* [DATA FOR THE TASK]:
----------------

$ cat config.mk
export PLATFORM = sky130hd
export DESIGN_NAME = ipif_reg_master
export DESIGN_NICKNAME = d
export VERILOG_FILES = /design/src/rtl/ipif_reg_master.sv
export SDC_FILE = /design/constraint.sdc
export NUM_CORES = 1
export LEC_CHECK = 0
export ABC_AREA = 1
export BUFFER_PORTS_ARGS = -buffer_cell sky130_fd_sc_hd__buf_4
export CAP_MARGIN = 15
export CORE_AREA = 2 2 100 102
export DETAILED_ROUTE_END_ITERATION = 6
export DIE_AREA = 0 0 102 104
export GPL_TIMING_DRIVEN = 0
export PLACE_DENSITY = 0.94
export SETUP_SLACK_MARGIN = 0.02
export SLEW_MARGIN = 5
export SYNTH_ARGS = -nofsm -noshare
export SYNTH_HDL_FRONTEND = slang
export SYNTH_SLANG_ARGS = --single-unit
$ cat constraint.sdc
create_clock -name Bus2IP_Clk -period 3.1 [get_ports Bus2IP_Clk]
set_clock_uncertainty 0.2 [all_clocks]
set_input_delay 0.155 -clock Bus2IP_Clk [delete_from_list [all_inputs] [get_ports Bus2IP_Clk]]
set_output_delay 0.155 -clock Bus2IP_Clk [all_outputs]
set_load 0.02 [all_outputs]
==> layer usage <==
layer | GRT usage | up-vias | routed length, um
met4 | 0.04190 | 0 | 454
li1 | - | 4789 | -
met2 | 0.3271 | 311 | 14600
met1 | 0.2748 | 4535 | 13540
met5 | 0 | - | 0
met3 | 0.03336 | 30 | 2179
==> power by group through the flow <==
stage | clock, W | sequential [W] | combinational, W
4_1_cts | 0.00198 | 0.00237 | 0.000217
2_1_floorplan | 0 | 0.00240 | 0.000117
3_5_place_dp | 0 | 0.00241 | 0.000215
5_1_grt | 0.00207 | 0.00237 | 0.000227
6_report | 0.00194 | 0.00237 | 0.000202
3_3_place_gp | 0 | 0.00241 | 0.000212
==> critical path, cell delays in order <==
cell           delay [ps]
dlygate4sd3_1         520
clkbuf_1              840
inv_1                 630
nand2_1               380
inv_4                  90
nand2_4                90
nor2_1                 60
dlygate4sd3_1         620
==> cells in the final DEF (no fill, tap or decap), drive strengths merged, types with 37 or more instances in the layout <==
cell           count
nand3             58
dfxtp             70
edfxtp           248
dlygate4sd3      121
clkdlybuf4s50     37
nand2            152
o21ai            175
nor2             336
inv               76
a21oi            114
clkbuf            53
### src/rtl/control_sequencer.sv
// control_sequencer: microcode sequencer for the 8-bit shared-bus CPU.
// Steps a T-state counter through fetch (T0, T1) and execute (T2..T4).
// It decodes opcode, T-state and flags into the datapath control strobes.
// Optional build macro SEQ_SINGLE_STEP_EN adds a `step` input. With it, the
// counter advances and the strobes are asserted only on cycles where step=1.
//
// T-state | meaning
// T0      | fetch: PC onto bus, latch MAR
// T1      | fetch: RAM onto bus, latch IR, increment PC
// T2      | execute step 1 (every opcode; last step for 1-step opcodes)
// T3      | execute step 2 (LDA, STA, ADD, SUB)
// T4      | execute step 3 (ADD, SUB)
// halted  | HLT retired: counter parked at T0, strobes 0 until reset_n
module control_sequencer #(
   parameter  int OPCODE_W = 4,
   parameter  int NSTEPS   = 5,
   localparam int TW       = $clog2(NSTEPS)
) (
   input  logic                clock,
   input  logic                reset_n,
`ifdef SEQ_SINGLE_STEP_EN
   input  logic                step,
`endif
   input  logic [OPCODE_W-1:0] opcode,
   input  logic                flag_carry,
   input  logic                flag_zero,
   output logic [TW-1:0]       tstate,
   output logic                halted,
   output logic                pc_read,
   output logic                pc_write,
   output logic                pc_inc,
   output logic                mar_write,
   output logic                ram_read,
   output logic                ram_write,
   output logic                ir_read,
   output logic                ir_write,
   output logic                a_read,
   output logic                a_write,
   output logic                b_write,
   output logic                alu_read,
   output logic                alu_sub,
   output logic                out_write,
   output logic                flags_write
);

   localparam logic [TW-1:0] T0 = TW'(0);
   localparam logic [TW-1:0] T1 = TW'(1);
   localparam logic [TW-1:0] T2 = TW'(2);
   localparam logic [TW-1:0] T3 = TW'(3);
   localparam logic [TW-1:0] T4 = TW'(4);

   localparam logic [OPCODE_W-1:0] OP_LDA = OPCODE_W'(4'h1);
   localparam logic [OPCODE_W-1:0] OP_ADD = OPCODE_W'(4'h2);
   localparam logic [OPCODE_W-1:0] OP_SUB = OPCODE_W'(4'h3);
   localparam logic [OPCODE_W-1:0] OP_STA = OPCODE_W'(4'h4);
   localparam logic [OPCODE_W-1:0] OP_LDI = OPCODE_W'(4'h5);
   localparam logic [OPCODE_W-1:0] OP_JMP = OPCODE_W'(4'h6);
   localparam logic [OPCODE_W-1:0] OP_JC  = OPCODE_W'(4'h7);
   localparam logic [OPCODE_W-1:0] OP_JZ  = OPCODE_W'(4'h8);
   localparam logic [OPCODE_W-1:0] OP_OUT = OPCODE_W'(4'hE);
   localparam logic [OPCODE_W-1:0] OP_HLT = OPCODE_W'(4'hF);

   logic [TW-1:0] tstate_q, tstate_d;
   logic          halted_q, halted_d;

   logic          last_step;
   logic          advance;
   logic          ctl_en;

   logic pc_read_r, pc_write_r, pc_inc_r, mar_write_r, ram_read_r, ram_write_r;
   logic ir_read_r, ir_write_r, a_read_r, a_write_r, b_write_r;
   logic alu_read_r, alu_sub_r, out_write_r, flags_write_r;

`ifdef SEQ_SINGLE_STEP_EN
   assign advance = step;
`else
   assign advance = 1'b1;
`endif

   // Strobes are killed combinationally by reset, by halt and (single-step build) by step=0.
   assign ctl_en = reset_n & ~halted_q & advance;

   // Microcode decode: raw strobes and end-of-instruction from T-state, opcode and flags.
   always_comb begin
      pc_read_r     = 1'b0;
      pc_write_r    = 1'b0;
      pc_inc_r      = 1'b0;
      mar_write_r   = 1'b0;
      ram_read_r    = 1'b0;
      ram_write_r   = 1'b0;
      ir_read_r     = 1'b0;
      ir_write_r    = 1'b0;
      a_read_r      = 1'b0;
      a_write_r     = 1'b0;
      b_write_r     = 1'b0;
      alu_read_r    = 1'b0;
      alu_sub_r     = 1'b0;
      out_write_r   = 1'b0;
      flags_write_r = 1'b0;
      last_step     = 1'b1;
      case (tstate_q)
         T0: begin
            pc_read_r   = 1'b1;
            mar_write_r = 1'b1;
            last_step   = 1'b0;
         end
         T1: begin
            ram_read_r = 1'b1;
            ir_write_r = 1'b1;
            pc_inc_r   = 1'b1;
            last_step  = 1'b0;
         end
         T2: begin
            case (opcode)
               OP_LDA, OP_ADD, OP_SUB, OP_STA: begin
                  ir_read_r   = 1'b1;
                  mar_write_r = 1'b1;
                  last_step   = 1'b0;
               end
               OP_LDI: begin
                  ir_read_r = 1'b1;
                  a_write_r = 1'b1;
               end
               OP_JMP: begin
                  ir_read_r  = 1'b1;
                  pc_write_r = 1'b1;
               end
               OP_JC: begin
                  ir_read_r  = flag_carry;
                  pc_write_r = flag_carry;
               end
               OP_JZ: begin
                  ir_read_r  = flag_zero;
                  pc_write_r = flag_zero;
               end
               OP_OUT: begin
                  a_read_r    = 1'b1;
                  out_write_r = 1'b1;
               end
               default: ;
            endcase
         end
         T3: begin
            case (opcode)
               OP_LDA: begin
                  ram_read_r = 1'b1;
                  a_write_r  = 1'b1;
               end
               OP_STA: begin
                  a_read_r    = 1'b1;
                  ram_write_r = 1'b1;
               end
               OP_ADD, OP_SUB: begin
                  ram_read_r = 1'b1;
                  b_write_r  = 1'b1;
                  last_step  = 1'b0;
               end
               default: ;
            endcase
         end
         T4: begin
            if (opcode == OP_ADD || opcode == OP_SUB) begin
               alu_read_r    = 1'b1;
               a_write_r     = 1'b1;
               flags_write_r = 1'b1;
               alu_sub_r     = (opcode == OP_SUB);
            end
         end
         default: ;
      endcase
   end

   // Counter and halt next-state; any unexpected T-state or opcode falls back to T0.
   always_comb begin
      tstate_d = tstate_q;
      halted_d = halted_q;
      if (!halted_q && advance) begin
         if (last_step) tstate_d = T0;
         else           tstate_d = tstate_q + TW'(1);
         if (tstate_q == T2 && opcode == OP_HLT) halted_d = 1'b1;
      end
   end

   // Sequencer state registers.
   always_ff @(posedge clock or negedge reset_n) begin
      if (!reset_n) begin
         tstate_q <= T0;
         halted_q <= 1'b0;
      end else begin
         tstate_q <= tstate_d;
         halted_q <= halted_d;
      end
   end

   assign tstate      = tstate_q;
   assign halted      = halted_q;
   assign pc_read     = pc_read_r     & ctl_en;
   assign pc_write    = pc_write_r    & ctl_en;
   assign pc_inc      = pc_inc_r      & ctl_en;
   assign mar_write   = mar_write_r   & ctl_en;
   assign ram_read    = ram_read_r    & ctl_en;
   assign ram_write   = ram_write_r   & ctl_en;
   assign ir_read     = ir_read_r     & ctl_en;
   assign ir_write    = ir_write_r    & ctl_en;
   assign a_read      = a_read_r      & ctl_en;
   assign a_write     = a_write_r     & ctl_en;
   assign b_write     = b_write_r     & ctl_en;
   assign alu_read    = alu_read_r    & ctl_en;
   assign alu_sub     = alu_sub_r     & ctl_en;
   assign out_write   = out_write_r   & ctl_en;
   assign flags_write = flags_write_r & ctl_en;

endmodule
<file path="src/rtl/gb_oam_dma.sv">
// gb_oam_dma -- OAM DMA controller behind I/O register FF46.
//
// A CPU write to FF46 latches the source page. It then copies 160 bytes from
// {page, 00..9F} into OAM bytes 00..9F. Each byte takes BYTE_CYCLES clocks:
// phase 0 reads the source and phase 1 writes OAM. The remaining phases are idle.
//
// Ports
//   clk      gbclk; all state changes on its rising edge
//   n_reset  asynchronous active-low reset
//   sel      CPU access targets FF46
//   write    CPU write strobe
//   din      CPU write data
//   dout     FF46 readback (source register)
//   active   transfer in progress, including the start delay
//   adr_rd   source read address
//   rd       source read strobe (one cycle per byte)
//   mem_in   source read data, valid while rd is high
//   adr_wr   OAM byte index 00..9F
//   wr       OAM write strobe (one cycle per byte)
//   mem_out  OAM write data
//
// state   | meaning
// --------+-----------------------------------------------------------
// S_IDLE  | no transfer; strobes low
// S_START | start delay after an FF46 write, delay counts 0..START_DELAY-1
// S_XFER  | copying byte idx, phase counts 0..BYTE_CYCLES-1

module gb_oam_dma #(
  parameter int START_DELAY = 4,
  parameter int BYTE_CYCLES = 4
) (
  input  logic        clk,
  input  logic        n_reset,
  input  logic        sel,
  input  logic        write,
  input  logic [7:0]  din,
  output logic [7:0]  dout,
  output logic        active,
  output logic [15:0] adr_rd,
  output logic        rd,
  input  logic [7:0]  mem_in,
  output logic [7:0]  adr_wr,
  output logic        wr,
  output logic [7:0]  mem_out
);

  localparam int DW = (START_DELAY > 1) ? $clog2(START_DELAY) : 1;
  localparam int PW = $clog2(BYTE_CYCLES);
  localparam logic [DW-1:0] DELAY_LAST = DW'(START_DELAY - 1);
  localparam logic [PW-1:0] PHASE_LAST = PW'(BYTE_CYCLES - 1);
  localparam logic [7:0]    IDX_LAST   = 8'd159;

  typedef enum logic [1:0] {
    S_IDLE,
    S_START,
    S_XFER
  } state_t;

  state_t        state;
  logic [7:0]    src;
  logic [7:0]    idx;
  logic [7:0]    page;
  logic [DW-1:0] delay;
  logic [PW-1:0] phase;

  // Pages E0..FF fold down onto the C0..DF echo. As a result, FE/FF never
  // read back OAM or I/O space.
  assign page = (src < 8'hE0) ? src : (src - 8'h20);
  assign dout = src;

  // Outputs are registered. Each strobe is set on the edge that enters its
  // phase, so rd is high during phase 0 and wr is high during phase 1.
  // mem_out doubles as the byte buffer: it is loaded with mem_in at the end
  // of phase 0.
  always_ff @(posedge clk or negedge n_reset) begin
    if (!n_reset) begin
      state   <= S_IDLE;
      src     <= 8'hFF;
      idx     <= 8'h00;
      delay   <= '0;
      phase   <= '0;
      active  <= 1'b0;
      rd      <= 1'b0;
      wr      <= 1'b0;
      adr_rd  <= 16'h0000;
      adr_wr  <= 8'h00;
      mem_out <= 8'h00;
    end else begin
      rd <= 1'b0;
      wr <= 1'b0;
      if (sel && write) begin
        // A restart takes priority over everything. This drops the byte in
        // flight and any pending phase-1 write.
        src    <= din;
        state  <= S_START;
        active <= 1'b1;
        idx    <= 8'h00;
        delay  <= '0;
        phase  <= '0;
      end else begin
        case (state)
          S_START: begin
            if (delay == DELAY_LAST) begin
              state  <= S_XFER;
              idx    <= 8'h00;
              phase  <= '0;
              rd     <= 1'b1;
              adr_rd <= {page, 8'h00};
            end else begin
              delay <= delay + 1'b1;
            end
          end
          S_XFER: begin
            if (phase == '0) begin
              mem_out <= mem_in;
              wr      <= 1'b1;
              adr_wr  <= idx;
            end
            if (phase == PHASE_LAST) begin
              if (idx == IDX_LAST) begin
                state  <= S_IDLE;
                active <= 1'b0;
              end else begin
                idx    <= idx + 8'd1;
                phase  <= '0;
                rd     <= 1'b1;
                adr_rd <= {page, idx + 8'd1};
              end
            end else begin
              phase <= phase + 1'b1;
            end
          end
          default: begin
          end
        endcase
      end
    end
  end

endmodule
</file>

----------------

Repeat exactly the lines above from the one with "localparam logic [OPCODE_W-1:0] OP_JMP" up to and including the one with "assign ctl_en = reset_n". No other line belongs in the reply.

   localparam logic [OPCODE_W-1:0] OP_JMP = OPCODE_W'(4'h6);
   localparam logic [OPCODE_W-1:0] OP_JC  = OPCODE_W'(4'h7);
   localparam logic [OPCODE_W-1:0] OP_JZ  = OPCODE_W'(4'h8);
   localparam logic [OPCODE_W-1:0] OP_OUT = OPCODE_W'(4'hE);
   localparam logic [OPCODE_W-1:0] OP_HLT = OPCODE_W'(4'hF);

   logic [TW-1:0] tstate_q, tstate_d;
   logic          halted_q, halted_d;

   logic          last_step;
   logic          advance;
   logic          ctl_en;

   logic pc_read_r, pc_write_r, pc_inc_r, mar_write_r, ram_read_r, ram_write_r;
   logic ir_read_r, ir_write_r, a_read_r, a_write_r, b_write_r;
   logic alu_read_r, alu_sub_r, out_write_r, flags_write_r;

`ifdef SEQ_SINGLE_STEP_EN
   assign advance = step;
`else
   assign advance = 1'b1;
`endif

   // Strobes are killed combinationally by reset, by halt and (single-step build) by step=0.
   assign ctl_en = reset_n & ~halted_q & advance;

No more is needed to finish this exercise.